Berlin (dts Nachrichtenagentur) – Laut Tankred Stöbe von Ärzte ohne Grenzen hat das Coronavirus im Jemen besonders großen Schaden angerichtet. „Wir hatten ja hier in Deutschland Wochen und Monate des Vorlaufs, wo wir das alles vorbereiten konnten. Covid-19 ist wirklich ungebremst in den Jemen eingefallen, vor allem im Süden, da begann es auch“, sagte Stöbe am Samstag dem Deutschlandfunk.

Es habe keinerlei Schutzmaßnahmen gegeben. „Es gab nicht mal Aufklärung. Die Menschen haben nicht erfahren, um was es sich da eigentlich handelt. Die Angst, die Stigmatisierung vor dem Virus, die war von vornherein sehr groß“, sagte der Arzt. Neben dem Virus habe der Jemen auch sehr mit dem Bürgerkrieg zu kämpfen. „Ich war jetzt in Aden, in der südlichen Stadt, da betreiben wir seit Jahren ein Traumazentrum, wo wir die Kriegsverletzten behandeln können. Das ist sozusagen unser Alltag dort, da sehen wir Dutzende Verletzte jeden Tag“, sagte Rettungsmediziner. Tatsächlich brauche es eine seriöse Aufklärung. „Das Leben in der Stadt oder in ganz Jemen läuft unter diesen Kriegsbedingungen so weiter für die Menschen.“ Die Bomben und Schießereien seien natürlich sichtbarer, beängstigender und realer als ein unsichtbares Virus. „Es müsste was ganz Banales geben wie Wasser, dass die Menschen sich die Hände waschen können. Das Land leidet seit vielen Jahren unter einer massiven Wasserarmut“, beklagte Stöbe.
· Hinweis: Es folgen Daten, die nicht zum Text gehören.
This design comes from an exercise in tuning for small area on the open sky130 flow, not from production work. In this exercise RTL edits were held to simulation tests only and were not proved equivalent to the original. No activity file was given, so power comes from the tool's default toggle rates.

==> flow/design.v (excerpt) <==
module regfile_sb
#(
    parameter int ADDRSIZE = rf_pkg::DEF_ADDRSIZE,
    parameter int WORDSIZE = rf_pkg::DEF_WORDSIZE,
    parameter int NREAD    = 2,
    parameter int ZERO_REG = 1,
    parameter int BYPASS   = 1
) (
    input  logic                        clk,
    input  logic                        rst_n,
    input  logic                        regwr,
    input  logic [ADDRSIZE-1:0]         rd,
    input  logic [WORDSIZE-1:0]         rddata,
    input  logic [NREAD*ADDRSIZE-1:0]   rs,
    output logic [NREAD*WORDSIZE-1:0]   rsdata,
    output logic [NREAD-1:0]            rsbusy,
    input  logic                        issue,
    input  logic [ADDRSIZE-1:0]         issue_rd,
    input  logic                        flush,
    output logic [(1<<ADDRSIZE)-1:0]    busy_vec
);
    localparam int NREGS = 1 << ADDRSIZE;
    logic [NREGS-1:0][WORDSIZE-1:0] regs;
    logic [NREGS-1:0]               written;
    logic [NREGS-1:0]               we;       
    logic [NREGS-1:0]               iss;      
    logic [NREGS-1:0]               rd_ok;    
  ...
For scale: ~2600 cells after synthesis, about 1100 flip-flops, ~160 I/O pins, ~43000 µm² of cells after synthesis.
==> flow/config.mk <==
export PLATFORM = sky130hd
export DESIGN_NAME = regfile_sb
export DESIGN_NICKNAME = regfile_sb
export VERILOG_FILES = /design/flow/design.v
export SDC_FILE = /design/flow/constraint.sdc
export NUM_CORES = 4
export LEC_CHECK = 0
export CAP_MARGIN = 10
export CORE_MARGIN = 2
export CORE_UTILIZATION = 60
export CTS_BUF_LIST = sky130_fd_sc_hd__clkbuf_4 sky130_fd_sc_hd__clkbuf_8
export CTS_CLUSTER_SIZE = 20
export SLEW_MARGIN = 10
export SYNTH_HIERARCHICAL = 1
export SYNTH_MINIMUM_KEEP_SIZE = 0
==> flow/constraint.sdc <==
create_clock -name core_clock -period 8.0 [get_ports {clk}]
set_input_delay 1.6000 -clock core_clock [delete_from_list [all_inputs] [get_ports {clk}]]
set_output_delay 1.6000 -clock core_clock [all_outputs]
set_load 0.01 [all_outputs]
run.sh (not shown) runs the stock make flow with config.mk's settings and CLKGATE_MAP_FILE= SYNTH_SCRIPT=/design/flow/synth_recipe.tcl, a recipe that flattens the netlist after the stock synthesis.
Rerun with:
==> flow/flow/run.sh (new file) <==
#!/bin/bash
# Own layout flow: the standard flow (standard.sh, unchanged synthesis,
# floorplan, power grid and tap cells), with three changes to how the layout
# is made:
#   - port buffers use sky130_fd_sc_hd__buf_1 instead of the delay buffer the
#     resizer picks by default;
#   - clock tree: larger sink clusters with clkbuf_4/clkbuf_8 and no dummy
#     loads (every register still gets its clock through the buffered tree);
# The whole ORFS output goes to standard.log in the work folder; ORFS's own
# per-step logs stay under orfs/logs/.
set -euo pipefail
bash standard.sh \
  'CTS_ARGS=-sink_clustering_enable -repair_clock_nets -dont_use_dummy_load -sink_clustering_size 16 -sink_clustering_max_diameter 60 -buf_list {sky130_fd_sc_hd__clkbuf_4 sky130_fd_sc_hd__clkbuf_8}' \
  'BUFFER_PORTS_ARGS=-buffer_cell sky130_fd_sc_hd__buf_1' \
  finish > standard.log 2>&1
==> flow/standard.sh (new file) <==
#!/bin/bash
# synth_recipe.tcl (not shown) runs the flow's synth.tcl, then flattens the netlist and writes it again
# the make line also repeats each setting of config.mk as NAME=value (left out here)
make -C /OpenROAD-flow-scripts/flow DESIGN_CONFIG=/design/flow/config.mk WORK_HOME=/design/flow/orfs CLKGATE_MAP_FILE= SYNTH_SCRIPT=/design/flow/synth_recipe.tcl "${@:-finish}"
removed: flow/run.sh
- non-clock buffer count rose by 3
- worst setup slack got worse by 0.15 ns
- count of clock-buffer cells in the layout fell by 150
- via count fell by 2.8%
- first-iteration DRC count fell by 2.4%
- critical path depth fell by 3
From an optimization exercise on the open Yosys and OpenROAD flow, aimed at small area, a short achievable clock period and few clock cycles per item; shortcuts taken in it are not production practice.
For this run, only the layout was checked, not whether the RTL still works.
No activity file was given, so power comes from the tool's default toggle rates.

### flow/flow/run.sh
#!/bin/bash
set -euo pipefail
mapfile -t KNOBS < <(grep -v '^\s*\(#\|$\)' flow/knobs.txt)
bash standard.sh "${KNOBS[@]}" finish > orfs_make.log 2>&1
### flow/flow/knobs.txt
SETUP_SLACK_MARGIN=6.05
MATCH_CELL_FOOTPRINT=0
BUFFER_PORTS_ARGS=-buffer_cell sky130_fd_sc_hd__buf_2
CTS_ARGS=-sink_clustering_enable -repair_clock_nets -buf_list sky130_fd_sc_hd__clkbuf_16 -root_buf sky130_fd_sc_hd__clkbuf_16 -sink_clustering_buffer sky130_fd_sc_hd__clkbuf_16 -sink_buffer_max_cap_derate 0.03 -sink_clustering_size 24 -sink_clustering_max_diameter 100
### flow/standard.sh
#!/bin/bash
# synth_recipe.tcl (not shown) runs the flow's synth.tcl, then flattens the netlist and writes it again
# the make line also repeats each setting of config.mk as NAME=value (left out here)
make -C /OpenROAD-flow-scripts/flow DESIGN_CONFIG=/design/flow/config.mk WORK_HOME=/design/flow/orfs CLKGATE_MAP_FILE= SYNTH_SCRIPT=/design/flow/synth_recipe.tcl "${@:-finish}"
### flow/config.mk
export PLATFORM = sky130hd
export DESIGN_NAME = mvm_accum
export DESIGN_NICKNAME = mvm_accum
export VERILOG_FILES = /design/flow/design.v
export SDC_FILE = /design/flow/constraint.sdc
export NUM_CORES = 4
export LEC_CHECK = 0
export CAP_MARGIN = 20
export CORE_MARGIN = 2
export CORE_UTILIZATION = 40
export SLEW_MARGIN = 20
export SYNTH_HIERARCHICAL = 1
### flow/constraint.sdc
create_clock -name core_clock -period 9.0 [get_ports {clk}]
set_input_delay 1.8000 -clock core_clock [delete_from_list [all_inputs] [get_ports {clk}]]
set_output_delay 1.8000 -clock core_clock [all_outputs]
set_load 0.01 [all_outputs]
### flow/design.v
package mvm_accum_pkg;
    localparam int unsigned DEF_VP   = 3;
    localparam int unsigned DEF_EP   = 3;
    localparam int unsigned DEF_WI_X = 4;
    localparam int unsigned DEF_WF_X = 12;
    localparam int unsigned DEF_WI_W = 4;
    localparam int unsigned DEF_WF_W = 12;
    localparam int unsigned DEF_WI_O = 4;
    localparam int unsigned DEF_WF_O = 12;
endpackage
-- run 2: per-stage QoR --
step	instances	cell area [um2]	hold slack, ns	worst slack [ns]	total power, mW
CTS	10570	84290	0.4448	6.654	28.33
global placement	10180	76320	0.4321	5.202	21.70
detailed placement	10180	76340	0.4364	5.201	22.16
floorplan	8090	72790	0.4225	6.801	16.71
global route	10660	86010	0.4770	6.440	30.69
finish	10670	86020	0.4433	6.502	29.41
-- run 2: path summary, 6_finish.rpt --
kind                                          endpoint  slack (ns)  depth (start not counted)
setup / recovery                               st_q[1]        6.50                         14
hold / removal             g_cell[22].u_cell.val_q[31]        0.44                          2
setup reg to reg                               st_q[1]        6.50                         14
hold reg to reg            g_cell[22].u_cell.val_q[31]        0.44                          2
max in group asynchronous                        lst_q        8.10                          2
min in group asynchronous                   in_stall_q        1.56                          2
Schutzmechanismen seien nicht vorhanden, aber eben auch Behandlungsoptionen seien nicht da. „Im Moment sind die Infektionszahlen für Covid-19 einigermaßen runter, aber sollte es zu einer zweiten Welle kommen im Jemen, dann ist das Land wahrscheinlich ähnlich schlecht vorbereitet wie beim ersten Mal“, so der Mediziner.